## WHAT IS REQUIRED
In the entries below, which lines run from the one containing "pulse (fb leads)" to the one containing "logic ref_rise, fb_rise;"? Copy exactly those lines, ends included, and no others.

## RECORDS PROVIDED

<file path="src/rtl/pll_pkg.sv">
// Shared definitions for the PLL phase/frequency detector and its controller.
//   pfd_state_t   : detector FSM state encoding
//   CNT_W_DEF     : default pulse-width counter width
//   MAX_WIDTH_DEF : default longest UP/DOWN pulse in clk cycles (slip timeout)
package pll_pkg;

  localparam int CNT_W_DEF     = 8;
  localparam int MAX_WIDTH_DEF = 255;

  typedef enum logic [2:0] {
    IDLE,
    LEAD_REF,
    LEAD_FB,
    COINC,
    RELEASE
  } pfd_state_t;

endpackage

</file>
<file path="src/rtl/edge_sync.sv">
// Synchronizes an asynchronous clock-like input into clk and produces a
// registered one-cycle strobe on each rising edge.
//   clk     : sampling clock
//   reset_n : asynchronous active-low reset
//   d       : asynchronous input
//   rise    : one-cycle registered rising-edge strobe
module edge_sync #(
  parameter int SYNC_STAGES = 2
) (
  input  logic clk,
  input  logic reset_n,
  input  logic d,
  output logic rise
);

  // Rise detection stays blocked until the chain and the edge register hold
  // real post-reset samples, so an input already high at reset release is
  // not mistaken for an edge.
  localparam int WARM   = SYNC_STAGES + 1;
  localparam int WARM_W = $clog2(WARM + 1);

  logic [SYNC_STAGES-1:0] sync_q;
  logic                   prev_q;
  logic [WARM_W-1:0]      warm_q;

  always_ff @(posedge clk or negedge reset_n) begin
    if (!reset_n) begin
      sync_q <= '0;
      prev_q <= 1'b0;
      warm_q <= WARM_W'(WARM);
      rise   <= 1'b0;
    end else begin
      sync_q[0] <= d;
      for (int i = 1; i < SYNC_STAGES; i++) begin
        sync_q[i] <= sync_q[i-1];
      end
      prev_q <= sync_q[SYNC_STAGES-1];
      rise   <= (warm_q == '0) && sync_q[SYNC_STAGES-1] && !prev_q;
      if (warm_q != '0) begin
        warm_q <= warm_q - WARM_W'(1);
      end
    end
  end

endmodule

</file>
<file path="src/rtl/pfd_sync.sv">
// Oversampled phase/frequency detector. Compares synchronized rising edges of
// ref_in and fb_in and emits active-low UP/DOWN pulses whose length is the
// phase error in clk cycles.
//   clk         : block clock, oversamples ref_in/fb_in
//   reset_n     : asynchronous active-low reset
//   en          : detector enable, low forces idle
//   ref_in      : reference clock (asynchronous)
//   fb_in       : divided DCO feedback clock (asynchronous)
//   p_up        : active-low UP pulse (ref leads)
//   p_down      : active-low DOWN pulse (fb leads)
//   pulse_width : length in cycles of the last completed pulse
//   width_valid : one-cycle strobe when pulse_width updates
//   slip        : one-cycle strobe on cycle slip or timeout
//
// state    | meaning
// IDLE     | waiting for a ref or fb edge (consumes pending edges)
// LEAD_REF | ref edge seen, p_up low, counting until fb edge
// LEAD_FB  | fb edge seen, p_down low, counting until ref edge
// COINC    | both edges in the same cycle, both outputs low one cycle
// RELEASE  | both outputs high one cycle, edges seen here are held pending
module pfd_sync
  import pll_pkg::*;
#(
  parameter int SYNC_STAGES = 2,
  parameter int CNT_W       = CNT_W_DEF,
  parameter int MAX_WIDTH   = MAX_WIDTH_DEF
) (
  input  logic             clk,
  input  logic             reset_n,
  input  logic             en,
  input  logic             ref_in,
  input  logic             fb_in,
  output logic             p_up,
  output logic             p_down,
  output logic [CNT_W-1:0] pulse_width,
  output logic             width_valid,
  output logic             slip
);

  localparam logic [CNT_W-1:0] MAX_CNT = CNT_W'(MAX_WIDTH);
  localparam logic [CNT_W-1:0] ONE     = CNT_W'(1);

  logic ref_rise, fb_rise;

  edge_sync #(.SYNC_STAGES(SYNC_STAGES)) u_ref_sync (
    .clk     (clk),
    .reset_n (reset_n),
    .d       (ref_in),
    .rise    (ref_rise)
  );

  edge_sync #(.SYNC_STAGES(SYNC_STAGES)) u_fb_sync (
    .clk     (clk),
    .reset_n (reset_n),
    .d       (fb_in),
    .rise    (fb_rise)
  );

  pfd_state_t       state_q, state_d;
  logic [CNT_W-1:0] cnt_q, cnt_d;
  logic             pend_ref_q, pend_ref_d;
  logic             pend_fb_q, pend_fb_d;
  logic             p_up_d, p_down_d;
  logic [CNT_W-1:0] width_d;
  logic             wv_d, slip_d;

  always_ff @(posedge clk or negedge reset_n) begin
    if (!reset_n) begin
      state_q     <= IDLE;
      cnt_q       <= '0;
      pend_ref_q  <= 1'b0;
      pend_fb_q   <= 1'b0;
      p_up        <= 1'b1;
      p_down      <= 1'b1;
      pulse_width <= '0;
      width_valid <= 1'b0;
      slip        <= 1'b0;
    end else begin
      state_q     <= state_d;
      cnt_q       <= cnt_d;
      pend_ref_q  <= pend_ref_d;
      pend_fb_q   <= pend_fb_d;
      p_up        <= p_up_d;
      p_down      <= p_down_d;
      pulse_width <= width_d;
      width_valid <= wv_d;
      slip        <= slip_d;
    end
  end

  always_comb begin
    state_d    = state_q;
    cnt_d      = cnt_q;
    pend_ref_d = pend_ref_q;
    pend_fb_d  = pend_fb_q;
    width_d    = pulse_width;
    wv_d       = 1'b0;
    slip_d     = 1'b0;

    if (!en) begin
      state_d    = IDLE;
      cnt_d      = '0;
      pend_ref_d = 1'b0;
      pend_fb_d  = 1'b0;
    end else begin
      case (state_q)
        IDLE: begin
          pend_ref_d = 1'b0;
          pend_fb_d  = 1'b0;
          if ((ref_rise || pend_ref_q) && (fb_rise || pend_fb_q)) begin
            state_d = COINC;
          end else if (ref_rise || pend_ref_q) begin
            state_d = LEAD_REF;
            cnt_d   = ONE;
          end else if (fb_rise || pend_fb_q) begin
            state_d = LEAD_FB;
            cnt_d   = ONE;
          end
        end
        LEAD_REF: begin
          if (fb_rise) begin
            state_d    = RELEASE;
            width_d    = cnt_q;
            wv_d       = 1'b1;
            cnt_d      = '0;
            // a ref edge arriving with the closing fb edge starts the next
            // comparison instead of being dropped
            pend_ref_d = ref_rise;
          end else if (ref_rise) begin
            slip_d = 1'b1;
            cnt_d  = ONE;
          end else if (cnt_q >= MAX_CNT) begin
            state_d = RELEASE;
            width_d = MAX_CNT;
            wv_d    = 1'b1;
            slip_d  = 1'b1;
            cnt_d   = '0;
          end else begin
            cnt_d = cnt_q + ONE;
          end
        end
        LEAD_FB: begin
          if (ref_rise) begin
            state_d   = RELEASE;
            width_d   = cnt_q;
            wv_d      = 1'b1;
            cnt_d     = '0;
            pend_fb_d = fb_rise;
          end else if (fb_rise) begin
            slip_d = 1'b1;
            cnt_d  = ONE;
          end else if (cnt_q >= MAX_CNT) begin
            state_d = RELEASE;
            width_d = MAX_CNT;
            wv_d    = 1'b1;
            slip_d  = 1'b1;
            cnt_d   = '0;
          end else begin
            cnt_d = cnt_q + ONE;
          end
        end
        COINC: begin
          state_d    = RELEASE;
          width_d    = '0;
          wv_d       = 1'b1;
          pend_ref_d = pend_ref_q | ref_rise;
          pend_fb_d  = pend_fb_q | fb_rise;
        end
        RELEASE: begin
          state_d    = IDLE;
          pend_ref_d = pend_ref_q | ref_rise;
          pend_fb_d  = pend_fb_q | fb_rise;
        end
        default: begin
          state_d = IDLE;
        end
      endcase
    end

    // outputs follow the next state so they come straight off flops
    p_up_d   = !((state_d == LEAD_REF) || (state_d == COINC));
    p_down_d = !((state_d == LEAD_FB) || (state_d == COINC));
  end

endmodule

</file>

## SOLUTION TO THIS TASK
//   p_down      : active-low DOWN pulse (fb leads)
//   pulse_width : length in cycles of the last completed pulse
//   width_valid : one-cycle strobe when pulse_width updates
//   slip        : one-cycle strobe on cycle slip or timeout
//
// state    | meaning
// IDLE     | waiting for a ref or fb edge (consumes pending edges)
// LEAD_REF | ref edge seen, p_up low, counting until fb edge
// LEAD_FB  | fb edge seen, p_down low, counting until ref edge
// COINC    | both edges in the same cycle, both outputs low one cycle
// RELEASE  | both outputs high one cycle, edges seen here are held pending
module pfd_sync
  import pll_pkg::*;
#(
  parameter int SYNC_STAGES = 2,
  parameter int CNT_W       = CNT_W_DEF,
  parameter int MAX_WIDTH   = MAX_WIDTH_DEF
) (
  input  logic             clk,
  input  logic             reset_n,
  input  logic             en,
  input  logic             ref_in,
  input  logic             fb_in,
  output logic             p_up,
  output logic             p_down,
  output logic [CNT_W-1:0] pulse_width,
  output logic             width_valid,
  output logic             slip
);

  localparam logic [CNT_W-1:0] MAX_CNT = CNT_W'(MAX_WIDTH);
  localparam logic [CNT_W-1:0] ONE     = CNT_W'(1);

  logic ref_rise, fb_rise;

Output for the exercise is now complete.